When Iestyn Davies steps onstage and sings, it’s a fair guess that most people in the audience have never heard anything quite like it.
Davies is one of a brigade of men today who sing like women — or, more to the point, who sing (as close as anyone can approximate) like castrati, those 1700s-era, soprano-voiced chaps whose gonads were lopped off before puberty in order to preserve their unusual, high sound.
“To me, it doesn’t feel high, although I suppose it sounds that way if you’re hearing it for the first time,” says Davies, an acclaimed British classical countertenor appearing opposite Oscar-winner Mark Rylance in “Farinelli and the King,” a new Broadway play by Claire van Kampen, opening Sunday, Dec. 17 and running through March 25 at the Belasco Theatre. Inspired by true events, it recounts the palace intrigues surrounding Spain’s King Philip V (Rylance), whose madness was apparently eased by the graceful, angelic voice of Farinelli (acted by Sam Crane and sung six shows a week by Davies).

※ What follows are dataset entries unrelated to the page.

<file path="config.mk">
export PLATFORM = sky130hd
export DESIGN_NAME = mini_calc3_core
export DESIGN_NICKNAME = d
export VERILOG_FILES = /design/src/rtl/mini_calc3_core.sv
export SDC_FILE = /design/constraint.sdc
export NUM_CORES = 1
export LEC_CHECK = 0
export CAP_MARGIN = 25
export CORE_MARGIN = 4
export CORE_UTILIZATION = 45
export DETAILED_ROUTE_END_ITERATION = 6
export GPL_TIMING_DRIVEN = 1
export PLACE_DENSITY = 0.59
export SYNTH_ARGS = -nofsm -noshare
export SYNTH_HDL_FRONTEND = slang
export SYNTH_SLANG_ARGS = --single-unit
</file>
<file path="constraint.sdc">
create_clock -name Clk -period 13.69 [get_ports Clk]
set_clock_uncertainty 0.05 [all_clocks]
set_input_delay 2.738 -clock Clk [delete_from_list [all_inputs] [get_ports Clk]]
set_output_delay 2.738 -clock Clk [all_outputs]
set_load 0.02 [all_outputs]
</file>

The production takes great pains to transport audiences back to Farinelli’s time, using period instruments like the harpsichord and theorbo (basically a long-necked lute) and bathing the stage in the golden glow of candlelight. Davies sings, like all opera singers, without a microphone, and the lilting sound is both curious (coming from a man) and oddly calming.
“All men have a falsetto range,” says Davies, breaking into a high-pitched schoolmarm tone. “We can all do that voice.” Then he’s back to his normal baritone. “I just do it for a living — but it bears no relation to my testicles at all,” he adds, laughing.
Back in the day, castrati were all the rage in opera, playing the swashbuckling hero, and Farinelli was of greatest renown, a rock star with a love life (yes, he could have sex) as legendary as his voice.
That voice is nearly impossible to replicate, as the castrati’s lack of testosterone resulted in smaller larynxes (thus a feminine tone) but large rib cages (affording abundant power and breath control).
“I think if you castrated somebody these days and put him on a stage he’d be famous whether he could sing well or not,” Davies says. “Today we’re mainly interested in the freak element of things but, in Farinelli’s day, it was the beauty of the voice that counted most.”